◆ How to complete this task:
Below is a block of entries; repeat exactly the lines starting at the line that contains "other: 2 / 0.0177" and ending at the line that contains "-- state kept, by", both included.

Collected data

- - - -

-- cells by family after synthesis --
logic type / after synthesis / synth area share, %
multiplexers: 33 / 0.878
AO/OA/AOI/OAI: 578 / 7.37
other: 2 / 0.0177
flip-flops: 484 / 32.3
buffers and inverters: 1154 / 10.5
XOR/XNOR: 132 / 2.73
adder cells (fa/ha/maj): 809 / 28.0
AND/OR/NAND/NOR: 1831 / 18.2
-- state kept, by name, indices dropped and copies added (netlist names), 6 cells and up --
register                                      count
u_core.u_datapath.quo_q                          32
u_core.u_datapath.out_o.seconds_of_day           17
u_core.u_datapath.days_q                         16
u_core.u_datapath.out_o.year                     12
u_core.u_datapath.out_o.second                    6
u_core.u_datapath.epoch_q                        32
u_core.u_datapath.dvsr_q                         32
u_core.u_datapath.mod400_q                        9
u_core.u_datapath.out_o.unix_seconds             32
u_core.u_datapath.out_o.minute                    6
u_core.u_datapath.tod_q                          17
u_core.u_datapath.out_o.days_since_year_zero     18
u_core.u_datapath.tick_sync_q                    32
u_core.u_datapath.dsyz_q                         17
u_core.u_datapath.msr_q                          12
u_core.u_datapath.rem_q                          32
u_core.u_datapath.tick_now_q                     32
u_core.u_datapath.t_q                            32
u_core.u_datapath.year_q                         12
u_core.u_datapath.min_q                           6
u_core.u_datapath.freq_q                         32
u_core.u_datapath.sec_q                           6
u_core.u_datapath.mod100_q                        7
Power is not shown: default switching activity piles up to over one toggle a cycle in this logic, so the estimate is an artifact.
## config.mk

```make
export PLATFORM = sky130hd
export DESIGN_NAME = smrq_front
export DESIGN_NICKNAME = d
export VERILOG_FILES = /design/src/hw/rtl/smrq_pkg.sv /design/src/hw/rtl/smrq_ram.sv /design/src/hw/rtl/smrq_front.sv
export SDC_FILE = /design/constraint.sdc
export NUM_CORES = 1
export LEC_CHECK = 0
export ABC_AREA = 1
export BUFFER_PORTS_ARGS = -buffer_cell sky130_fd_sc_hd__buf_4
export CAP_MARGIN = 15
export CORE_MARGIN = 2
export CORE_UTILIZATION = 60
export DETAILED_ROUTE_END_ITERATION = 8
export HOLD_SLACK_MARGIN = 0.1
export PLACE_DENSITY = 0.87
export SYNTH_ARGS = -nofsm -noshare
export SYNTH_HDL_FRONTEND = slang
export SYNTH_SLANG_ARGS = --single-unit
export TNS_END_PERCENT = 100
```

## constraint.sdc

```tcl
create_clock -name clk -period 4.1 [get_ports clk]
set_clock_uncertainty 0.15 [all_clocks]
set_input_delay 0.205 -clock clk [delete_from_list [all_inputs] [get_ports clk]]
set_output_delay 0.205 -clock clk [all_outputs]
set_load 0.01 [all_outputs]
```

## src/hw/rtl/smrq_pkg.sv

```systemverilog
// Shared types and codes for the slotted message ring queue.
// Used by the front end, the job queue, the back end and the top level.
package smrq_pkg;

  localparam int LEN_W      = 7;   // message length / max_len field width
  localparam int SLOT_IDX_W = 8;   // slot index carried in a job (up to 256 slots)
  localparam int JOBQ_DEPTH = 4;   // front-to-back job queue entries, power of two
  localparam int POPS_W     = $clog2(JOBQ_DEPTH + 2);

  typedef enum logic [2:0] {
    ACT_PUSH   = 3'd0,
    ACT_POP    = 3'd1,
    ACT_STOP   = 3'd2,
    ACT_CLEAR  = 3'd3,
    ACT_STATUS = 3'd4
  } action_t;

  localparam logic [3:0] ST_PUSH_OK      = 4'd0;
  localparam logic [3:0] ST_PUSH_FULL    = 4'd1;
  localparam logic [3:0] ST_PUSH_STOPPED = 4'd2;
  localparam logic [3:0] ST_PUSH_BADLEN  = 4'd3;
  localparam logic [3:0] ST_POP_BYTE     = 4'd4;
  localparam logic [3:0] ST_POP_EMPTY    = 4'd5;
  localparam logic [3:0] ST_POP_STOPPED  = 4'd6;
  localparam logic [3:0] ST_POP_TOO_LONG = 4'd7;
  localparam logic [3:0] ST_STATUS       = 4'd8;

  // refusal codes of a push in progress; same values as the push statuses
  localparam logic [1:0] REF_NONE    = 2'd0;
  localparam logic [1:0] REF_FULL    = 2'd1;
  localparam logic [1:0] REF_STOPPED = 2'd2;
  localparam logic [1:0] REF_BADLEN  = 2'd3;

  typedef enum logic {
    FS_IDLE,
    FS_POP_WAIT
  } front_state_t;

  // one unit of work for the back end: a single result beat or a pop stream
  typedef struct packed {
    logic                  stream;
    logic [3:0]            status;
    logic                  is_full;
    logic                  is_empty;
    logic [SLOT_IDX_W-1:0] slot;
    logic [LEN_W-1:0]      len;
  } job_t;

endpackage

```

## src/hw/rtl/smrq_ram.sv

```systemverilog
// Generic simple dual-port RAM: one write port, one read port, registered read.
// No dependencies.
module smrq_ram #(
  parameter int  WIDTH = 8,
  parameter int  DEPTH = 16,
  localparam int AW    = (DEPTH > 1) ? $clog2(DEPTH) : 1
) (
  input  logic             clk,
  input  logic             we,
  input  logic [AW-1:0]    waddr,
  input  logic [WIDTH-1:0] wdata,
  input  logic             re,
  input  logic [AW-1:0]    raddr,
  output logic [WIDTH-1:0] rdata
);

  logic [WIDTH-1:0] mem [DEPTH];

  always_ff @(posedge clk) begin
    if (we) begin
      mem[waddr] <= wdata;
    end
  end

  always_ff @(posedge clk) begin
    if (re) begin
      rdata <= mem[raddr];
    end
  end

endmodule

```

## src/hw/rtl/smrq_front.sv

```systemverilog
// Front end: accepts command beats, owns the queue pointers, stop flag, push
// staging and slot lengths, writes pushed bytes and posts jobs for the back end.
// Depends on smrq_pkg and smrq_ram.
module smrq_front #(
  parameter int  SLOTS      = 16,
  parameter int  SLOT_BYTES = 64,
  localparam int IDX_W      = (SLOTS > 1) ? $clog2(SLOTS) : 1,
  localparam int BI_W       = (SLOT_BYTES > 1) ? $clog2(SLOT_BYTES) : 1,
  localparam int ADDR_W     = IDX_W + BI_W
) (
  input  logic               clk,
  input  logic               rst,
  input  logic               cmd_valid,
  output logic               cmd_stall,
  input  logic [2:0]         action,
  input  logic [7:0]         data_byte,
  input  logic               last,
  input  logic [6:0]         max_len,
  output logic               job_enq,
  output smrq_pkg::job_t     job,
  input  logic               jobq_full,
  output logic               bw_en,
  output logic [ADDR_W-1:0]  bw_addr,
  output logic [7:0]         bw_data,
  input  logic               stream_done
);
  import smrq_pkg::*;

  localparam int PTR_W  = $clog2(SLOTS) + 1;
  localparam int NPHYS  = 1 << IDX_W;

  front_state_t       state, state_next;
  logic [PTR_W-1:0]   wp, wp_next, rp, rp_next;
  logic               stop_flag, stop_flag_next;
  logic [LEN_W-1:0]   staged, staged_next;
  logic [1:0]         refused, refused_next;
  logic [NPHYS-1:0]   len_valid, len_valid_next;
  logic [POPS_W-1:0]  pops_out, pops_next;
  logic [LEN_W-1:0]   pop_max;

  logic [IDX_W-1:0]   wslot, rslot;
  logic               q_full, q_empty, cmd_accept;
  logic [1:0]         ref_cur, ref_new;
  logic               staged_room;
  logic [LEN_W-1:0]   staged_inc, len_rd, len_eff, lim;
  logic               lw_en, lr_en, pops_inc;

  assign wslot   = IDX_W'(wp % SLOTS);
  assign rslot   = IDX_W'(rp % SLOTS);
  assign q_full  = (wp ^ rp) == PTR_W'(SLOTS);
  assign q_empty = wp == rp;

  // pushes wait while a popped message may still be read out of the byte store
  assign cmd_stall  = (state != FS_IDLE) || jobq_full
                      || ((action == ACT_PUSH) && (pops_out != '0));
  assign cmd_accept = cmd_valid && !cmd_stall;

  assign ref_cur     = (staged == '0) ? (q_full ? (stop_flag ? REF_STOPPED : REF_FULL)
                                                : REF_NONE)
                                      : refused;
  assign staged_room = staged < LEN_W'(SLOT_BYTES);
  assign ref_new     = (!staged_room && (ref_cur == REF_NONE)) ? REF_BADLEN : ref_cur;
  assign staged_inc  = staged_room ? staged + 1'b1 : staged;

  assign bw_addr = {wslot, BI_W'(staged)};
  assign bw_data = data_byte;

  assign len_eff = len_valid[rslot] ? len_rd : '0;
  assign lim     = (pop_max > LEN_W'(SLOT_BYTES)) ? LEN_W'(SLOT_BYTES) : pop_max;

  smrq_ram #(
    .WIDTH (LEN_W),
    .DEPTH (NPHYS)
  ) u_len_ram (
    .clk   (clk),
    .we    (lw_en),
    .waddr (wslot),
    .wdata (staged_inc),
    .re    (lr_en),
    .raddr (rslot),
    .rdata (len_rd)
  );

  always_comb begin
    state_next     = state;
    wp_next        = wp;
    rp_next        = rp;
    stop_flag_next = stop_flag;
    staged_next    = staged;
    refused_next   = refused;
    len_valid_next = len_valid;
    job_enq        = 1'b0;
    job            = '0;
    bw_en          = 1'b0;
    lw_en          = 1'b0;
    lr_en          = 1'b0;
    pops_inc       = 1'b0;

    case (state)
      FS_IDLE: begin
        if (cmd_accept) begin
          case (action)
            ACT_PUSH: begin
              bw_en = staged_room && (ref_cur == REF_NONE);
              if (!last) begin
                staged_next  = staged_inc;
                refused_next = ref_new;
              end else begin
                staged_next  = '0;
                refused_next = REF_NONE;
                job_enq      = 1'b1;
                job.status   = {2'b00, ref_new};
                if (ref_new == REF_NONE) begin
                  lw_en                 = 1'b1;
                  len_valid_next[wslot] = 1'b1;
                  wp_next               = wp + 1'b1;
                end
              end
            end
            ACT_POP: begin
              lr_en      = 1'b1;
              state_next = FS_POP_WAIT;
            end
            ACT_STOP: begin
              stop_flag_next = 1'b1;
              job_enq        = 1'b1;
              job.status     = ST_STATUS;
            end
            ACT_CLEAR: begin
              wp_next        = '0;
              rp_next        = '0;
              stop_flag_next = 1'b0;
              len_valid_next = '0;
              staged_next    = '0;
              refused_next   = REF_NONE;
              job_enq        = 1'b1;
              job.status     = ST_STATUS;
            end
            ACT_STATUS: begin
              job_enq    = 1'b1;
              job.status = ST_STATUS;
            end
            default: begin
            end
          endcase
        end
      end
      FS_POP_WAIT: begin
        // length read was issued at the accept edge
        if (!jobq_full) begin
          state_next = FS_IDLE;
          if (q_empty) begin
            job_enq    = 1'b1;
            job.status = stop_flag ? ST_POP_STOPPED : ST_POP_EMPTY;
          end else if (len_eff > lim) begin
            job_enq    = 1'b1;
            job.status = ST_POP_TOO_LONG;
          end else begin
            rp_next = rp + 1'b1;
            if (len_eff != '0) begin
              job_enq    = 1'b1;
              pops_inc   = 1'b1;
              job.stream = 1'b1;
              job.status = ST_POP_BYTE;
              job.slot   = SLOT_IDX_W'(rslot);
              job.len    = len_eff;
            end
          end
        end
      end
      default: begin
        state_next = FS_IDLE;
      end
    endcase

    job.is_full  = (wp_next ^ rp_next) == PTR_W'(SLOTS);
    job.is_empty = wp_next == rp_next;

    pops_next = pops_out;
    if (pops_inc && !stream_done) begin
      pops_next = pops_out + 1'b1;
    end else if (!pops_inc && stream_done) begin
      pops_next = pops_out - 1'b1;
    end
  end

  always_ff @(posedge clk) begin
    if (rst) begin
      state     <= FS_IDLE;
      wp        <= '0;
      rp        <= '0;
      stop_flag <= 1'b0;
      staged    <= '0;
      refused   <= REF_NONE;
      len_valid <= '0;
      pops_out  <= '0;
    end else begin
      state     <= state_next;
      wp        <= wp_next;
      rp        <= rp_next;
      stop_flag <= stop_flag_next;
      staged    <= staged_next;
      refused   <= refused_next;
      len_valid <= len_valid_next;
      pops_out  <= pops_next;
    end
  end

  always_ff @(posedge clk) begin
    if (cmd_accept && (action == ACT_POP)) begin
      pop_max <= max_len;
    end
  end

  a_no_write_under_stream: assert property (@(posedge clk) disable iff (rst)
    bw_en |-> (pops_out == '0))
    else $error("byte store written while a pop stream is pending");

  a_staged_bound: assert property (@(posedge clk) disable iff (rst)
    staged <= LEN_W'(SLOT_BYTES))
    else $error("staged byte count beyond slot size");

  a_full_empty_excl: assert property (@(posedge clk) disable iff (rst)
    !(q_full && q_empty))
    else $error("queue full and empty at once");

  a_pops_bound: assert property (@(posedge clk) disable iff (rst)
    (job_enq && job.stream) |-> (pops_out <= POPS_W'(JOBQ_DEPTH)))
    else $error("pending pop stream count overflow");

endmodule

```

- - - -

◆ Answer to the problem:
other: 2 / 0.0177
flip-flops: 484 / 32.3
buffers and inverters: 1154 / 10.5
XOR/XNOR: 132 / 2.73
adder cells (fa/ha/maj): 809 / 28.0
AND/OR/NAND/NOR: 1831 / 18.2
-- state kept, by name, indices dropped and copies added (netlist names), 6 cells and up --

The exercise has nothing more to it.